As a theological concept, total depravity is a Calvinistic doctrine that humans are innately and irrevocably flawed. Because of Original Sin, humans are always imperfect. Along with predestination, unconditional election, and other Calvinistic tenets, folks like the Puritans were in a pickle as far as encouraging good behavior. If it was all up to God, then we humans could do nothing about it. Beyond that, even if we tried, we would find some way to fuck it all up.

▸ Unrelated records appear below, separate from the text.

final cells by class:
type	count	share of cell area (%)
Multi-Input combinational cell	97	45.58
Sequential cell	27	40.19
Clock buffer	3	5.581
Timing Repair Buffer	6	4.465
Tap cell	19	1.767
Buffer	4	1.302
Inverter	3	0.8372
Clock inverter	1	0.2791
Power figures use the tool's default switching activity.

This seems pretty strange for a theology, but Puritanical ideas still show their imprint and reconceptions in our modern society. Alexis de Tocqueville thought as much in 1837 and we can see 21st century versions of it in things like the Prosperity Gospel. Trish Roberts-Miller examined the rhetoric of early Puritans in her book, Voices in the Wilderness (1999), describing rhetorical tactics in their preaching and testimony. As she shows, eminent ministers like John Cotton were able to twist logic around and make their own actions seemingly justified because, well, to oversimplify things, God. In essence, if God wills even the most heinous thing, who are we to stop it? (This is, of course, far more nuanced, so see Roberts p. 75 and around there for more on this).
We can see this even more in the policies and arguments of conservative politicians; indeed, today’s Republican conservatives and President-elect Trump are heirs in a direct intellectual lineage of John Cotton and other Puritans who were not just believers in human depravity but, because they were blind to their epistemological contradictions (or just didn’t care), actually practiced a form of total depravity. The depravity continues as a major strand of American thinking and political formation.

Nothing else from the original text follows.